I still remember with vivd clarity the day many years ago that a senior graduate student asked me the question "Do you know how to use awk?".  My embarrassed response, identical to what felt like a thousand previous questions concerning my knowledge of the scientific world during that first semester of graduate school, was a heavy-hearted "No". Luckily for me, I've managed to put several thousands of miles between myself and that naive, unknowing version of myself and can know happily shout from the rooftops - "Yes! And I LOVE it!".  

My reaction to learning about the power of awk! Ok, just kidding, here I was pretty excited about geology while on a trip to Urey, CO.  But hey, my reaction to discovering awk was pretty much the same just without the beautiful backdrop.

My reaction to learning about the power of awk! Ok, just kidding, here I was pretty excited about geology while on a trip to Urey, CO.  But hey, my reaction to discovering awk was pretty much the same just without the beautiful backdrop.

 

Awk is a powerhouse of a command in the Unix environment primarily used for processing and manipulating text files.  Wait! Don't fall asleep yet! Yes, I know text processing sounds boring but the number of hours that can be lost in manually moving columns, lines, and individual entries in large text files is infinite and that's where awk steps in.  Short disclaimer here, awk can be and commonly is used as a standalone script but I'm only going to be discussing one-liner implementations as l use them in the terminal.  
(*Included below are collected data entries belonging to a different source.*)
`config.mk`:
```
export PLATFORM = sky130hd
export DESIGN_NAME = operand_bypass_mux
export DESIGN_NICKNAME = d
export VERILOG_FILES = /design/src/rtl/fwd_pkg.sv /design/src/rtl/operand_bypass_mux.sv
export SDC_FILE = /design/constraint.sdc
export NUM_CORES = 1
export LEC_CHECK = 0
export BUFFER_PORTS_ARGS = -buffer_cell sky130_fd_sc_hd__buf_2
export CORE_AREA = 2 2 690 692
export DETAILED_ROUTE_END_ITERATION = 10
export DIE_AREA = 0 0 692 694
export PLACE_DENSITY = 0.3
export SYNTH_ARGS = -nofsm -noshare
export SYNTH_HDL_FRONTEND = slang
export SYNTH_SLANG_ARGS = --single-unit
```
`constraint.sdc`:
```
create_clock -name vclk -period 3.2
set_clock_uncertainty 0.15 [all_clocks]
set_input_delay 0.16 -clock vclk [all_inputs]
set_output_delay 0.16 -clock vclk [all_outputs]
set_load 0.05 [all_outputs]
```
`src/rtl/fwd_pkg.sv`:
```
`default_nettype none

package fwd_pkg;

	// ====================
	// Widths and tap counts
	localparam int REG_ADDR_W = 7; // 128 registers.
	localparam int DATA_W     = 128;
	localparam int UNIT_ID_W  = 4;
	localparam int EVEN_TAPS  = 6; // Stages 3..7 and write-back.
	localparam int ODD_TAPS   = 5; // Stages 4..7 and write-back.

	// ====================
	// Opcodes and producing units
	typedef enum logic [7:0] {
		NOP_EXEC      = 8'h01,
		NOP_LOAD      = 8'h02,
		ADD_WORD      = 8'h10, // Even pipe.
		SUB_WORD      = 8'h11,
		AND_WORD      = 8'h12,
		SHIFT_LEFT    = 8'h13,
		COUNT_ONES    = 8'h14,
		FP_ADD        = 8'h20,
		FP_MUL_DOUBLE = 8'h21,
		LOAD_QUAD     = 8'h40, // Odd pipe.
		STORE_QUAD    = 8'h41,
		SHUFFLE_BYTES = 8'h50,
		ROTATE_QUAD   = 8'h51,
		BRANCH_REL    = 8'h60
	} opcode_e;

	typedef enum logic [UNIT_ID_W-1:0] {
		UNIT_NONE    = 4'd0,
		UNIT_FX1     = 4'd1,
		UNIT_FX2     = 4'd2,
		UNIT_FP      = 4'd3,
		UNIT_FP_LONG = 4'd4,
		UNIT_BYTE    = 4'd5,
		UNIT_PERM    = 4'd6,
		UNIT_LS      = 4'd7,
		UNIT_BRANCH  = 4'd8
	} unit_id_e;

	// ====================
	// Result readiness by tap
	function automatic logic even_tap_ready(input int tap, input unit_id_e uid);
		logic short_ok;
		logic ready;
		short_ok = (uid == UNIT_FX1) || (uid == UNIT_FX2) || (uid == UNIT_BYTE);
		case (tap)
			0:       ready = (uid == UNIT_FX1); // Stage 3.
			1, 2, 3: ready = short_ok;
			4:       ready = short_ok || (uid == UNIT_FP);
			5:       ready = short_ok || (uid == UNIT_FP) || (uid == UNIT_FP_LONG);
			default: ready = 1'b0;
		endcase
		return ready;
	endfunction

	function automatic logic odd_tap_ready(input int tap, input unit_id_e uid);
		logic ready;
		case (tap)
			0, 1, 2: ready = (uid == UNIT_PERM); // Loads land at stage 7.
			3, 4:    ready = (uid == UNIT_PERM) || (uid == UNIT_LS);
			default: ready = 1'b0;
		endcase
		return ready;
	endfunction

endpackage

`default_nettype wire

```
`src/rtl/operand_bypass_mux.sv`:
```
`default_nettype none

module operand_bypass_mux #(
	parameter int DATA_W = fwd_pkg::DATA_W
) (
	input  wire [fwd_pkg::REG_ADDR_W-1:0]                         src_addr,

	input  wire [fwd_pkg::EVEN_TAPS-1:0]                          even_live,
	input  wire [fwd_pkg::ODD_TAPS-1:0]                           odd_live,
	input  wire [fwd_pkg::EVEN_TAPS-1:0][fwd_pkg::REG_ADDR_W-1:0] even_tap_addr,
	input  wire [fwd_pkg::ODD_TAPS-1:0][fwd_pkg::REG_ADDR_W-1:0]  odd_tap_addr,
	input  wire [fwd_pkg::EVEN_TAPS-1:0][DATA_W-1:0]              even_tap_data,
	input  wire [fwd_pkg::ODD_TAPS-1:0][DATA_W-1:0]               odd_tap_data,
	input  wire [DATA_W-1:0]                                      rf_data,

	output logic [DATA_W-1:0]                                     operand
);

	logic [fwd_pkg::EVEN_TAPS-1:0] even_hit;
	logic [fwd_pkg::ODD_TAPS-1:0]  odd_hit;

	// Address compare only, eligibility comes in with the live bits.
	always_comb begin
		for (int i = 0; i < fwd_pkg::EVEN_TAPS; i++) begin
			even_hit[i] = even_live[i] && (even_tap_addr[i] == src_addr);
		end
		for (int i = 0; i < fwd_pkg::ODD_TAPS; i++) begin
			odd_hit[i] = odd_live[i] && (odd_tap_addr[i] == src_addr);
		end
	end

	// ====================
	// Walk from lowest priority up so the last hit taken wins.
	// Order is rf, odd oldest..youngest, even oldest..youngest.
	always_comb begin
		operand = rf_data;
		for (int i = fwd_pkg::ODD_TAPS - 1; i >= 0; i--) begin
			if (odd_hit[i]) begin
				operand = odd_tap_data[i];
			end
		end
		for (int i = fwd_pkg::EVEN_TAPS - 1; i >= 0; i--) begin
			if (even_hit[i]) begin
				operand = even_tap_data[i]; // Youngest even result overrides all.
			end
		end
	end

endmodule

`default_nettype wire

```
By far my most common usage of awk is the simple printing of columns from a text file.  Say I have a text file with 7 columns and I just want to output the 2nd and 5th - don't break out your cut and paste shortcuts! The awk command would be:

awk '{print $2 "\t" $5}' example.txt

The print statement here tells awk to print out the 2nd and 5th columns with a tab in between.  This implementation assumes that our original file (example.txt) is already a tab-delimited or space-delimited file, but what if it's not? Easy peasy, lemon squeezy:

awk -F, '{print $2 "\t" $5}' example.txt

The character that follows the -F tells awk where you want to separate the columns.  In this example I've used a comma as you would if you had a comma-delimited file.  You can get quite fancy with the delimiter character if you'd like, using strings and combination of strings and punctuation.  The world's your oyster there!

Another helpful awk recipe I use is to output data from a file when an entry matches a condition I've specified. For example, I have a file with latitude, longitude, and elevation of seismic stations but I want a file with only the stations that are west of 34E.  No need to lose eyesight manually reading through a gigantic file or spend time writing a script to do this - with awk it's a one-liner!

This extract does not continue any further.